Original Article

Comparison of CEA and IgG serum levels in oral lichenoid lesions before and after treatment with topical corticosteroids

Introduction

Oral lichenoid lesions have different etiologic factors but exhibit similar clinical and histologic views. These lesions include lichen planus, contact lichenoid reaction, lichenoid drug reactions, and GvHD (graft versus host disease) lichenoid reaction.¹ The etiology of lichen planus is still unknown. Many studies have reported a high prevalence of this condition, with 0.5%–2.5% of the population being affected. The condition is more prevalent in middle-aged individuals and women.² Despite contradictory results, oral lichenoid lesions have been reported to be premalignant lesions, with a potential to progress to squamous cell carcinoma (SCC). Different studies have reported different rates of malignant changes, with a range of 1.4–3.8%.³ An early diagnosis of premalignant and malignant lesions of the oral mucosa has a significant role in improving patients’ prognosis and life span.⁴ Different serum and salivary biomarkers have been reported for the early diagnosis of dysplasia in premalignant lesions and the risk of malignancy.⁵ One of the most critical markers is carcinoembryonic antigen (CEA) glycoprotein with a role in cell adhesion, which has been evaluated in many malignancies. It has been demonstrated that an increased serum level of CEA, albeit nonspecifically, is associated with the progression of malignant conditions, which might be a factor in the initial diagnosis, disease recurrence, and the control of treatments for malignancies.
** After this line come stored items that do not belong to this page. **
$ cat config.mk
export PLATFORM = sky130hd
export DESIGN_NAME = obi_amo_resolver
export DESIGN_NICKNAME = d
export VERILOG_FILES = /design/src/rtl/obi_pkg.sv /design/src/rtl/obi_amo_alu.sv /design/src/rtl/obi_amo_resolver.sv
export SDC_FILE = /design/constraint.sdc
export NUM_CORES = 1
export LEC_CHECK = 0
export BUFFER_PORTS_ARGS = -buffer_cell sky130_fd_sc_hd__buf_2
export CORE_AREA = 2 2 165 167
export CTS_CLUSTER_SIZE = 25
export DETAILED_ROUTE_END_ITERATION = 6
export DIE_AREA = 0 0 167 169
export PLACE_DENSITY = 0.75
export SYNTH_ARGS = -nofsm -noshare
export SYNTH_HDL_FRONTEND = slang
export SYNTH_SLANG_ARGS = --single-unit
$ cat constraint.sdc
create_clock -name clk_i -period 5.05 [get_ports clk_i]
set_clock_uncertainty 0.2 [all_clocks]
set_input_delay 0.2525 -clock clk_i [delete_from_list [all_inputs] [get_ports clk_i]]
set_output_delay 0.2525 -clock clk_i [all_outputs]
set_load 0.01 [all_outputs]
===== src/rtl/hazard_defs.sv =====
// ---------------------------------------------------------------------------
// hazard_defs: shared definitions for the hazard / stall control slice.
//   - state_t       : controller states (ST_RUN = 0, ST_MD_WAIT = 1)
//   - DEF_MULDIV_LAT: default EX-stage latency of a mul/div operation
//   - ZERO_REG      : index of the hard-wired zero register
//   - load_use_hit  : load-use hazard detect between the ID and EX stages
// ---------------------------------------------------------------------------
package hazard_defs;

  typedef enum logic [0:0] {
    ST_RUN     = 1'b0,
    ST_MD_WAIT = 1'b1
  } state_t;

  localparam int         DEF_MULDIV_LAT = 4;
  localparam logic [4:0] ZERO_REG       = 5'd0;

  // A load writing r0 never creates a real dependency, so it is excluded.
  function automatic logic load_use_hit(
    input logic       ex_mem_read,
    input logic [4:0] ex_write_reg,
    input logic       id_uses_rs,
    input logic [4:0] id_rs,
    input logic       id_uses_rt,
    input logic [4:0] id_rt
  );
    load_use_hit = ex_mem_read & (ex_write_reg != ZERO_REG) &
                   ((id_uses_rs & (ex_write_reg == id_rs)) |
                    (id_uses_rt & (ex_write_reg == id_rt)));
  endfunction

endpackage


===== src/rtl/stall_down_counter.sv =====
// ---------------------------------------------------------------------------
// stall_down_counter: loadable down counter that times the mul/div wait.
// Ports:
//   clk      in  clock, rising edge
//   reset    in  synchronous active-high reset, clears cnt
//   load     in  load load_val (takes priority over dec)
//   load_val in  CNT_W value to load
//   dec      in  decrement by one (never wraps below zero)
//   cnt      out current count
//   one_flag out cnt == 1, the controller's exit condition
// ---------------------------------------------------------------------------
module stall_down_counter #(
  parameter int CNT_W = 4
) (
  input  logic             clk,
  input  logic             reset,
  input  logic             load,
  input  logic [CNT_W-1:0] load_val,
  input  logic             dec,
  output logic [CNT_W-1:0] cnt,
  output logic             one_flag
);

  logic [CNT_W-1:0] cnt_r;

  // Count register: reset, load, or saturating decrement.
  always_ff @(posedge clk) begin
    if (reset) begin
      cnt_r <= {CNT_W{1'b0}};
    end else if (load) begin
      cnt_r <= load_val;
    end else if (dec && (cnt_r != {CNT_W{1'b0}})) begin
      cnt_r <= cnt_r - {{(CNT_W-1){1'b0}}, 1'b1};
    end else begin
      cnt_r <= cnt_r;
    end
  end

  assign cnt      = cnt_r;
  assign one_flag = (cnt_r == {{(CNT_W-1){1'b0}}, 1'b1});

endmodule


===== src/rtl/hazard_stall_ctrl.sv =====
// ---------------------------------------------------------------------------
// hazard_stall_ctrl: drives stall / bubble / flush controls of the IF/ID,
// ID/EX and EX/MEM pipeline registers. Handles load-use stalls, multi-cycle
// mul/div occupancy of EX and taken-branch squash resolved in MEM.
// Outputs are combinational so their effect lands on the next rising edge.
// Ports:
//   Clk, Reset          clock / synchronous active-high reset
//   ID_Rs, ID_Rt        source fields of the ID instruction
//   ID_UsesRs/Rt        the ID instruction reads rs / rt
//   EX_MemRead          EX instruction is a load
//   EX_WriteReg         EX destination register
//   EX_MulDivStart      a mul/div entered EX this cycle
//   MEM_BranchTaken     branch resolved taken in MEM
//   PCWrite, IFID_Write, IFID_Flush, IDEX_Bubble, IDEX_Hold, EXMEM_Bubble
//                       pipeline register controls
//   Busy                controller is in the mul/div wait state
// Optional build macro HAZ_STALL_COUNT_EN adds StallCycles (32b) and
// FlushCount (16b) saturating performance counters.
// ---------------------------------------------------------------------------
module hazard_stall_ctrl
  import hazard_defs::*;
#(
  parameter int MULDIV_LAT = DEF_MULDIV_LAT,
  parameter int CNT_W      = 4
) (
  input  logic        Clk,
  input  logic        Reset,
  input  logic [4:0]  ID_Rs,
  input  logic [4:0]  ID_Rt,
  input  logic        ID_UsesRs,
  input  logic        ID_UsesRt,
  input  logic        EX_MemRead,
  input  logic [4:0]  EX_WriteReg,
  input  logic        EX_MulDivStart,
  input  logic        MEM_BranchTaken,
  output logic        PCWrite,
  output logic        IFID_Write,
  output logic        IFID_Flush,
  output logic        IDEX_Bubble,
  output logic        IDEX_Hold,
  output logic        EXMEM_Bubble,
`ifdef HAZ_STALL_COUNT_EN
  output logic [31:0] StallCycles,
  output logic [15:0] FlushCount,
`endif
  output logic        Busy
);

  localparam logic [CNT_W-1:0] LAT_M1 = CNT_W'(MULDIV_LAT - 1);
  localparam logic             MULTI  = (MULDIV_LAT > 1);

  state_t           state_r;
  logic             lu_s;
  logic             md_load_s;
  logic             cnt_dec_s;
  logic             cnt_one_s;
  logic             flush_acc_s;
  logic [CNT_W-1:0] cnt_s;

  assign lu_s = load_use_hit(EX_MemRead, EX_WriteReg, ID_UsesRs, ID_Rs,
                             ID_UsesRt, ID_Rt);

  // A branch in MEM squashes the EX mul/div, so it blocks the wait entry.
  assign md_load_s   = ~Reset & (state_r == ST_RUN) & ~MEM_BranchTaken &
                       EX_MulDivStart & MULTI;
  assign cnt_dec_s   = (state_r == ST_MD_WAIT) & (cnt_s != {CNT_W{1'b0}});
  assign flush_acc_s = ~Reset & (state_r == ST_RUN) & MEM_BranchTaken;

  stall_down_counter #(.CNT_W(CNT_W)) u_cnt (
    .clk      (Clk),
    .reset    (Reset),
    .load     (md_load_s),
    .load_val (LAT_M1),
    .dec      (cnt_dec_s),
    .cnt      (cnt_s),
    .one_flag (cnt_one_s)
  );

  // Controller state: enter the wait on a multi-cycle start, leave at cnt==1.
  always_ff @(posedge Clk) begin
    if (Reset) begin
      state_r <= ST_RUN;
    end else begin
      case (state_r)
        ST_RUN:     state_r <= md_load_s ? ST_MD_WAIT : ST_RUN;
        ST_MD_WAIT: state_r <= cnt_one_s ? ST_RUN : ST_MD_WAIT;
        default:    state_r <= ST_RUN;
      endcase
    end
  end

  // Pipeline control decode in priority order: branch, mul/div, load-use.
  always_comb begin
    PCWrite      = 1'b1;
    IFID_Write   = 1'b1;
    IFID_Flush   = 1'b0;
    IDEX_Bubble  = 1'b0;
    IDEX_Hold    = 1'b0;
    EXMEM_Bubble = 1'b0;
    Busy         = 1'b0;
    if (Reset) begin
      PCWrite = 1'b1;
    end else begin
      case (state_r)
        ST_RUN: begin
          if (MEM_BranchTaken) begin
            IFID_Flush   = 1'b1;
            IDEX_Bubble  = 1'b1;
            EXMEM_Bubble = 1'b1;
          end else if (EX_MulDivStart && MULTI) begin
            PCWrite      = 1'b0;
            IFID_Write   = 1'b0;
            IDEX_Hold    = 1'b1;
            EXMEM_Bubble = 1'b1;
          end else if (EX_MulDivStart) begin
            // Single-cycle mul/div needs no stall.
            PCWrite = 1'b1;
          end else if (lu_s) begin
            PCWrite     = 1'b0;
            IFID_Write  = 1'b0;
            IDEX_Bubble = 1'b1;
          end else begin
            PCWrite = 1'b1;
          end
        end
        ST_MD_WAIT: begin
          PCWrite      = 1'b0;
          IFID_Write   = 1'b0;
          IDEX_Hold    = 1'b1;
          EXMEM_Bubble = 1'b1;
          Busy         = 1'b1;
        end
        default: begin
          PCWrite = 1'b1;
        end
      endcase
    end
  end

`ifdef HAZ_STALL_COUNT_EN
  logic [31:0] stall_cycles_r;
  logic [15:0] flush_count_r;

  // Saturating stall-cycle and accepted-flush counters.
  always_ff @(posedge Clk) begin
    if (Reset) begin
      stall_cycles_r <= 32'd0;
      flush_count_r  <= 16'd0;
    end else begin
      if (!PCWrite && (stall_cycles_r != 32'hFFFF_FFFF)) begin
        stall_cycles_r <= stall_cycles_r + 32'd1;
      end else begin
        stall_cycles_r <= stall_cycles_r;
      end
      if (flush_acc_s && (flush_count_r != 16'hFFFF)) begin
        flush_count_r <= flush_count_r + 16'd1;
      end else begin
        flush_count_r <= flush_count_r;
      end
    end
  end

  assign StallCycles = stall_cycles_r;
  assign FlushCount  = flush_count_r;
`else
  logic unused_s;
  assign unused_s = flush_acc_s;
`endif

endmodule
## src/rtl/pipe_stage_ctrl.sv

```systemverilog
// Four-stage (decode/exec/mem/wb) occupancy and flush tracker for an in-order pipeline.
// Optional performance counters are compiled in when PIPE_PERF_CNT_EN is defined.
module pipe_stage_ctrl (
  input  logic        clk_i,
  input  logic        reset_i,
  input  logic        instr_valid_i,
  input  logic [31:0] instr_i,
  input  logic [31:0] pc_i,
  input  logic        stall_i,
  input  logic        halt_decode_i,
  input  logic        halt_exec_i,
  input  logic        halt_mem_i,
  input  logic        halt_reg_write_i,
  output logic        instr_ready_o,
  output logic        dec_valid_o,
  output logic        exec_valid_o,
  output logic        mem_valid_o,
  output logic        wb_valid_o,
  output logic [31:0] dec_instr_o,
  output logic [31:0] dec_pc_o,
  output logic [31:0] exec_pc_o,
  output logic [31:0] mem_pc_o,
  output logic [31:0] wb_pc_o,
  output logic        retire_o,
  output logic        flush_active_o,
  output logic [31:0] retire_cnt_o,
  output logic [15:0] bubble_cnt_o
);

  typedef enum logic {IDLE, FLUSH} flush_state_e;

  flush_state_e state_q, state_d;
  logic dec_pf, exec_pf, mem_pf, wb_pf;
  logic halt_any;
  logic transfer;

  assign halt_any      = halt_decode_i | halt_exec_i | halt_mem_i | halt_reg_write_i;
  assign instr_ready_o = ~stall_i & ~halt_decode_i & ~reset_i;
  assign transfer      = instr_valid_i & instr_ready_o;
  assign retire_o      = wb_valid_o & ~halt_reg_write_i & ~reset_i;

  // A kill overrides a stall; a killed decode entry keeps its pc/instr.
  always_ff @(posedge clk_i) begin
    if (reset_i) begin
      dec_valid_o <= 1'b0;
      dec_instr_o <= 32'd0;
      dec_pc_o    <= 32'd0;
      dec_pf      <= 1'b0;
    end else if (halt_decode_i) begin
      dec_valid_o <= 1'b0;
    end else if (!stall_i) begin
      dec_valid_o <= transfer;
      dec_instr_o <= instr_i;
      dec_pc_o    <= pc_i;
      dec_pf      <= flush_active_o | halt_any;
    end
  end

  always_ff @(posedge clk_i) begin
    if (reset_i) begin
      exec_valid_o <= 1'b0;
      mem_valid_o  <= 1'b0;
      wb_valid_o   <= 1'b0;
      exec_pc_o    <= 32'd0;
      mem_pc_o     <= 32'd0;
      wb_pc_o      <= 32'd0;
      exec_pf      <= 1'b0;
      mem_pf       <= 1'b0;
      wb_pf        <= 1'b0;
    end else begin
      exec_valid_o <= dec_valid_o & ~halt_decode_i & ~stall_i;
      mem_valid_o  <= exec_valid_o & ~halt_exec_i;
      wb_valid_o   <= mem_valid_o & ~halt_mem_i;
      exec_pc_o    <= dec_pc_o;
      mem_pc_o     <= exec_pc_o;
      wb_pc_o      <= mem_pc_o;
      exec_pf      <= dec_pf;
      mem_pf       <= exec_pf;
      wb_pf        <= mem_pf;
    end
  end

  always_ff @(posedge clk_i) begin
    if (reset_i) state_q <= IDLE;
    else         state_q <= state_d;
  end

  // The redirect ends once the first instruction fetched after it retires.
  always_comb begin
    state_d = state_q;
    case (state_q)
      IDLE:    if (halt_any) state_d = FLUSH;
      FLUSH:   if (!halt_any && retire_o && wb_pf) state_d = IDLE;
      default: state_d = IDLE;
    endcase
  end

  always_comb begin
    flush_active_o = (state_q == FLUSH);
  end

`ifdef PIPE_PERF_CNT_EN
  logic [31:0] retire_cnt_q;
  logic [15:0] bubble_cnt_q;

  always_ff @(posedge clk_i) begin
    if (reset_i) begin
      retire_cnt_q <= 32'd0;
      bubble_cnt_q <= 16'd0;
    end else begin
      if (retire_o) retire_cnt_q <= retire_cnt_q + 32'd1;
      if (!wb_valid_o && bubble_cnt_q != 16'hFFFF) bubble_cnt_q <= bubble_cnt_q + 16'd1;
    end
  end

  assign retire_cnt_o = retire_cnt_q;
  assign bubble_cnt_o = bubble_cnt_q;
`else
  assign retire_cnt_o = 32'd0;
  assign bubble_cnt_o = 16'd0;
`endif

endmodule

```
He et al⁶and Honarmand et al⁷ showed significantly higher CEA levels in oral SCC. In addition, a study by Zheng et al⁸ on the serum and salivary levels of CEA in premalignant conditions (including oral lichen planes, leukoplakia, erythema, and SCC) showed increased serum and salivary levels of CEA in malignancies. In the present study, the CEA tumor marker was evaluated in different lichenoid reactions with symptomatic malignant potential. In addition, the results were compared with the results of biopsies and toluidine blue staining.⁹ Since no definitive treatment is available for lichen planus, and treatment with local steroids is the first line of symptomatic treatment,¹ in the present study, CEA and IgG serum levels and visual analog scale (VAS) scores were evaluated before and after treatment with local steroids.

Methods

In the present descriptive-analytical study, 25 patients with oral erosive lichenoid lesions, referring to the Department of Oral and Maxillofacial Medicine, Tabriz Faculty of Dentistry, were included as the case group patients based on similar previous studies⁸ and using the samples size estimation formula. Finally, 23 patients completed the study. In addition, 23 healthy individuals were included as the controls. All the procedures followed were in accordance with the ethical standards of the committee responsible for human experimentation (institutional and national) and with the Helsinki Declaration of 1975, as revised in 2000. Informed consent was obtained from all the patients for being included in the study. The lesions were confirmed based on clinical symptoms and signs by an oral and maxillofacial medicine specialist, followed by toluidine blue staining, biopsy, and histopathological evaluations. Applying toluidine blue entails four steps: The first step is rinsing the oral cavity with water for 20 seconds to remove debris; the second step is rinsing with 1% acetic acid for 20 seconds; the third step is the application of toluidine blue solution (1% W/W) for 20 seconds; the last step is to rinse with 1% acetic acid for 20 seconds to mechanically eliminate retained stains.¹⁰ Finally, the lesions were diagnosed based on histopathological criteria and evaluation of dysplasia from mild to severe.¹¹ VAS was used to determine the patients’ pain severity before and after treatment. To this end, a 10-cm line was drawn on paper, and each patient was asked to mark their pain severity without any stimulus. The severity of pain was graded from the left at zero (no pain) to 10 on the right (severe pain) and measured with a ruler to record the numeric value as a VAS score.⁹ In the last stage, venous blood samples were collected from the patients in the fasting state. IgG serum levels were determined using the turbidimetric method, and CEA serum levels were determined using competitive ELISA before treatment, three weeks after treatment, and nine weeks after treatment. Statistical significance was set at P < 0.05.

Inclusion criteria

Patients with different lichenoid reactions with symptomatic malignant potential, including erosive lichen planus, contact erosive lichenoid reaction, and erosive lichenoid drug reactions based on clinical and histopathological criteria.¹²

Exclusion criteria

Patients with medical conditions that might affect CEA serum levels, including other malignant and premalignant conditions, use of tobacco,^6,7 and conditions affecting IgG, including congenital and acquired defects of the immune system such as AIDS, chemotherapy, addiction to injection drugs, etc., and the individuals unable to tolerate the complications of biopsy procedures and infection control procedures, individuals undergoing treatment for lichen planus during the past two months.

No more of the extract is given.